In conclusion, there are two aspects of graph theory which are important for automata theory. One, typified by the use of classical de Bruijn diagrams and their subdiagrams, portrays the relationships between components of the automaton, such as the individual neighborhoods or partial neighborhoods, and the evolution of the automaton. This application emphasizes several aspects of graph theory, motivating the introduction of operations on graphs which adequately describe properties of the automaton.
Among these are the ordering of graphs, homomorphisms between graphs, and such operations as the formation of cartesian products and dual graphs. The characterization of homomorphism in terms of matrices embodied in Equations 3 and 16 has long been known to mathematicians with varying degrees of formality, but deserves to be emphasized anew. The definition of duals via the RC factorization is more original, probably because it relates better to ``digraphs'' than to the structure traditionally called a graph.
Consequently, it is a step away from the classical treatments of graph theory, such as Ore's American Mathematical Society monograph [27]; treatments which were more content with simply describing and classifying graphs.
Not only that, but the requirements of the application to automata theory oblige us to consider several alternative approaches to graphs not ordinarily considered part of graph theory, such as the description of graphs by symbolic equations, and their representation by regular expressions. Likewise the topological matrix, or connectivity matrix, is intimately related to properties considered essential to the understanding of automata, requiring a working knowledge of the class of positive matrices.

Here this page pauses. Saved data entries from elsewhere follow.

<file path="src/rtl/ram_dma.sv">
// ram_dma: block copy / block fill engine on a shared single-port synchronous RAM.
// Copy moves one word per READ -> CAPT -> WRITE round; fill writes one word per
// granted cycle. The RAM port is only used in cycles where mem_gnt is high.
module ram_dma #(
    parameter int ADDR_WIDTH = 16,
    parameter int DATA_WIDTH = 8
) (
    input  logic                  clk,
    input  logic                  rst,
    input  logic                  start,
    input  logic                  mode,
    input  logic [ADDR_WIDTH-1:0] src_addr,
    input  logic [ADDR_WIDTH-1:0] dst_addr,
    input  logic [ADDR_WIDTH-1:0] length,
    input  logic [DATA_WIDTH-1:0] fill_value,
    input  logic                  abort,
    output logic                  busy,
    output logic                  done,
    input  logic                  mem_gnt,
    output logic                  mem_cs,
    output logic                  mem_we,
    output logic [ADDR_WIDTH-1:0] mem_addr,
    output logic [DATA_WIDTH-1:0] mem_wdata,
    input  logic [DATA_WIDTH-1:0] mem_rdata
);

    typedef enum logic [2:0] {IDLE, READ, CAPT, WRITE, FIN} state_t;

    state_t                state, state_nxt;
    logic                  mode_r;
    logic [ADDR_WIDTH-1:0] src_ptr, dst_ptr, count;
    logic [DATA_WIDTH-1:0] fill_r, hold;
    logic                  accept, capture, wr_fire;

    // State register, operand latch, pointer/count advance and read-data hold.
    always_ff @(posedge clk) begin
        if (rst) begin
            state   <= IDLE;
            mode_r  <= 1'b0;
            src_ptr <= '0;
            dst_ptr <= '0;
            count   <= '0;
            fill_r  <= '0;
            hold    <= '0;
        end else begin
            state <= state_nxt;
            if (accept) begin
                mode_r  <= mode;
                src_ptr <= src_addr;
                dst_ptr <= dst_addr;
                count   <= length;
                fill_r  <= fill_value;
            end
            // The RAM output register may be reused by other masters later,
            // so the word is copied out in the cycle right after the read.
            if (capture) hold <= mem_rdata;
            if (wr_fire) begin
                dst_ptr <= dst_ptr + ADDR_WIDTH'(1);
                if (!mode_r) src_ptr <= src_ptr + ADDR_WIDTH'(1);
                count <= count - ADDR_WIDTH'(1);
            end
        end
    end

    // Next-state and bus decode; abort overrides grant and start everywhere.
    always_comb begin
        state_nxt = state;
        busy      = 1'b0;
        done      = 1'b0;
        mem_cs    = 1'b0;
        mem_we    = 1'b0;
        mem_addr  = '0;
        mem_wdata = '0;
        accept    = 1'b0;
        capture   = 1'b0;
        wr_fire   = 1'b0;
        case (state)
            IDLE: begin
                if (start && !abort) begin
                    accept = 1'b1;
                    if (length == '0) state_nxt = FIN;
                    else if (mode)    state_nxt = WRITE;
                    else              state_nxt = READ;
                end
            end
            READ: begin
                busy     = 1'b1;
                mem_addr = src_ptr;
                if (abort) begin
                    state_nxt = IDLE;
                end else if (mem_gnt) begin
                    mem_cs    = 1'b1;
                    state_nxt = CAPT;
                end
            end
            CAPT: begin
                busy      = 1'b1;
                capture   = 1'b1;
                state_nxt = abort ? IDLE : WRITE;
            end
            WRITE: begin
                busy      = 1'b1;
                mem_we    = 1'b1;
                mem_addr  = dst_ptr;
                mem_wdata = mode_r ? fill_r : hold;
                if (abort) begin
                    state_nxt = IDLE;
                end else if (mem_gnt) begin
                    mem_cs  = 1'b1;
                    wr_fire = 1'b1;
                    if (count == ADDR_WIDTH'(1)) state_nxt = FIN;
                    else if (mode_r)             state_nxt = WRITE;
                    else                         state_nxt = READ;
                end
            end
            FIN: begin
                done      = !abort;
                state_nxt = IDLE;
            end
            default: state_nxt = IDLE;
        endcase
        // No strobe may leave the block while reset is being applied.
        if (rst) mem_cs = 1'b0;
    end

endmodule

</file>
<file path="config.mk">
export PLATFORM = sky130hd
export DESIGN_NAME = ram_dma
export DESIGN_NICKNAME = d
export VERILOG_FILES = /design/src/rtl/ram_dma.sv
export SDC_FILE = /design/constraint.sdc
export NUM_CORES = 1
export LEC_CHECK = 0
export BUFFER_PORTS_ARGS = -buffer_cell sky130_fd_sc_hd__buf_2
export CORE_UTILIZATION = 58
export CTS_CLUSTER_SIZE = 24
export DETAILED_ROUTE_END_ITERATION = 10
export GPL_ROUTABILITY_DRIVEN = 0
export GPL_TIMING_DRIVEN = 0
export PLACE_DENSITY = 0.85
export REMOVE_ABC_BUFFERS = 1
export SYNTH_ARGS = -nofsm -noshare
export SYNTH_HDL_FRONTEND = slang
export SYNTH_SLANG_ARGS = --single-unit
</file>
<file path="constraint.sdc">
create_clock -name clk -period 4.4 [get_ports clk]
set_input_delay 0.88 -clock clk [delete_from_list [all_inputs] [get_ports clk]]
set_output_delay 0.88 -clock clk [all_outputs]
set_load 0.1 [all_outputs]
</file>
===== src/rtl/ad80305_rx_deframer.sv =====
// AD80305 RX deframer: splits DDR beat pairs into aligned I/Q sets for
// NCH channels behind a frame-lock tracker.
// Optional frame-error counter: define AD80305_RX_ERRCNT_EN.
module ad80305_rx_deframer
  import ad80305_rx_pkg::*;
#(
  parameter int unsigned DW        = RX_DW_DEF,
  parameter int unsigned NCH       = 2,
  parameter int unsigned LOCK_SETS = 4
) (
  input  logic                    i_fpga_clk_125p,
  input  logic                    i_fpga_rst_125p,
  input  logic                    i_beat_vld,
  input  logic [DW:0]             i_beat_h,
  input  logic [DW:0]             i_beat_l,
  input  logic                    i_resync,
  output logic                    o_iq_vld,
  output logic [NCH*DW-1:0]       o_idata,
  output logic [NCH*DW-1:0]       o_qdata,
  output logic                    o_locked,
  output logic                    o_frame_err,
  output logic [RX_ERR_CNT_W-1:0] o_err_cnt
);

  localparam int unsigned FB = DW;
  localparam int unsigned NS = 2 * NCH;

  logic                wr_h, wr_l, done_h, done_l, frame_err, locked;
  logic [RX_IDX_W-1:0] widx_h, widx_l;
  logic [DW-1:0]       slot_q   [NS];
  logic [DW-1:0]       slot_mid [NS];
  logic [DW-1:0]       slot_nxt [NS];
  logic [DW-1:0]       set_src  [NS];
  logic [NCH*DW-1:0]   pack_i, pack_q;
  logic [NCH*DW-1:0]   idata_q, qdata_q;
  logic                iq_vld_q, ferr_q;

  ad80305_rx_lock_fsm #(
    .NCH       (NCH),
    .LOCK_SETS (LOCK_SETS)
  ) u_lock (
    .i_fpga_clk_125p (i_fpga_clk_125p),
    .i_fpga_rst_125p (i_fpga_rst_125p),
    .beat_vld        (i_beat_vld),
    .frame_h         (i_beat_h[FB]),
    .frame_l         (i_beat_l[FB]),
    .resync          (i_resync),
    .wr_h            (wr_h),
    .widx_h          (widx_h),
    .wr_l            (wr_l),
    .widx_l          (widx_l),
    .done_h          (done_h),
    .done_l          (done_l),
    .frame_err       (frame_err),
    .locked          (locked)
  );

  // Slot image after the h write and after the l write; a set closed by h
  // must be taken from the mid image before l starts the next set
  always_comb begin
    slot_mid = slot_q;
    for (int unsigned s = 0; s < NS; s++) begin
      if (wr_h && widx_h == RX_IDX_W'(s)) slot_mid[s] = i_beat_h[DW-1:0];
    end
    slot_nxt = slot_mid;
    for (int unsigned s = 0; s < NS; s++) begin
      if (wr_l && widx_l == RX_IDX_W'(s)) slot_nxt[s] = i_beat_l[DW-1:0];
    end
  end

  // Even slots to I, odd slots to Q, from whichever image closed the set
  always_comb begin
    set_src = slot_nxt;
    if (done_h) set_src = slot_mid;
    pack_i = '0;
    pack_q = '0;
    for (int unsigned k = 0; k < NCH; k++) begin
      pack_i[k*DW +: DW] = set_src[2*k];
      pack_q[k*DW +: DW] = set_src[2*k+1];
    end
  end

  // Slot storage
  always_ff @(posedge i_fpga_clk_125p or negedge i_fpga_rst_125p) begin
    if (!i_fpga_rst_125p) begin
      for (int unsigned s = 0; s < NS; s++) slot_q[s] <= '0;
    end else begin
      slot_q <= slot_nxt;
    end
  end

  // Output registers: data held between strobes
  always_ff @(posedge i_fpga_clk_125p or negedge i_fpga_rst_125p) begin
    if (!i_fpga_rst_125p) begin
      iq_vld_q <= 1'b0;
      ferr_q   <= 1'b0;
      idata_q  <= '0;
      qdata_q  <= '0;
    end else begin
      iq_vld_q <= done_h | done_l;
      ferr_q   <= frame_err;
      if (done_h || done_l) begin
        idata_q <= pack_i;
        qdata_q <= pack_q;
      end
    end
  end

  assign o_iq_vld    = iq_vld_q;
  assign o_idata     = idata_q;
  assign o_qdata     = qdata_q;
  assign o_frame_err = ferr_q;
  assign o_locked    = locked;

`ifdef AD80305_RX_ERRCNT_EN
  logic [RX_ERR_CNT_W-1:0] err_cnt_q;

  // Saturating frame-error counter, cleared by resync
  always_ff @(posedge i_fpga_clk_125p or negedge i_fpga_rst_125p) begin
    if (!i_fpga_rst_125p) begin
      err_cnt_q <= '0;
    end else if (i_resync) begin
      err_cnt_q <= '0;
    end else if (frame_err && err_cnt_q != '1) begin
      err_cnt_q <= err_cnt_q + 1'b1;
    end
  end

  assign o_err_cnt = err_cnt_q;
`else
  assign o_err_cnt = '0;
`endif

endmodule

The second aspect of graph theory concerns its relation to probability theory, via the topological matrix, probabilistic evolution, and probabilistic de Bruijn diagrams. Strictly, interest lies in the application of detailed properties of positive matrices and the Frobenius-Perron theory to all the structures which have been constructed with the aid of graph theory in the earlier sections of the article.
Probabilistic de Bruijn matrices describe correlations between overlapping cell blocks in an automaton. Yet another class of diagram, evolution diagrams, has its probabilistic version; thus either type of diagram has a probabilistic version which could be of concern. Some interesting recently published papers have dealt with establishing and then solving equations for self-consistent probabilities for clusters of cells [28,29].
So, although it is not part of graph theory, automata theory brings about an interesting application of the classical Perron-Frobenius theory to certain classes of graphs --- the de Bruijn diagrams and evolutionary diagrams --- which might otherwise have escaped such attention; and in the process some interesting new characteristics of graphs are revealed.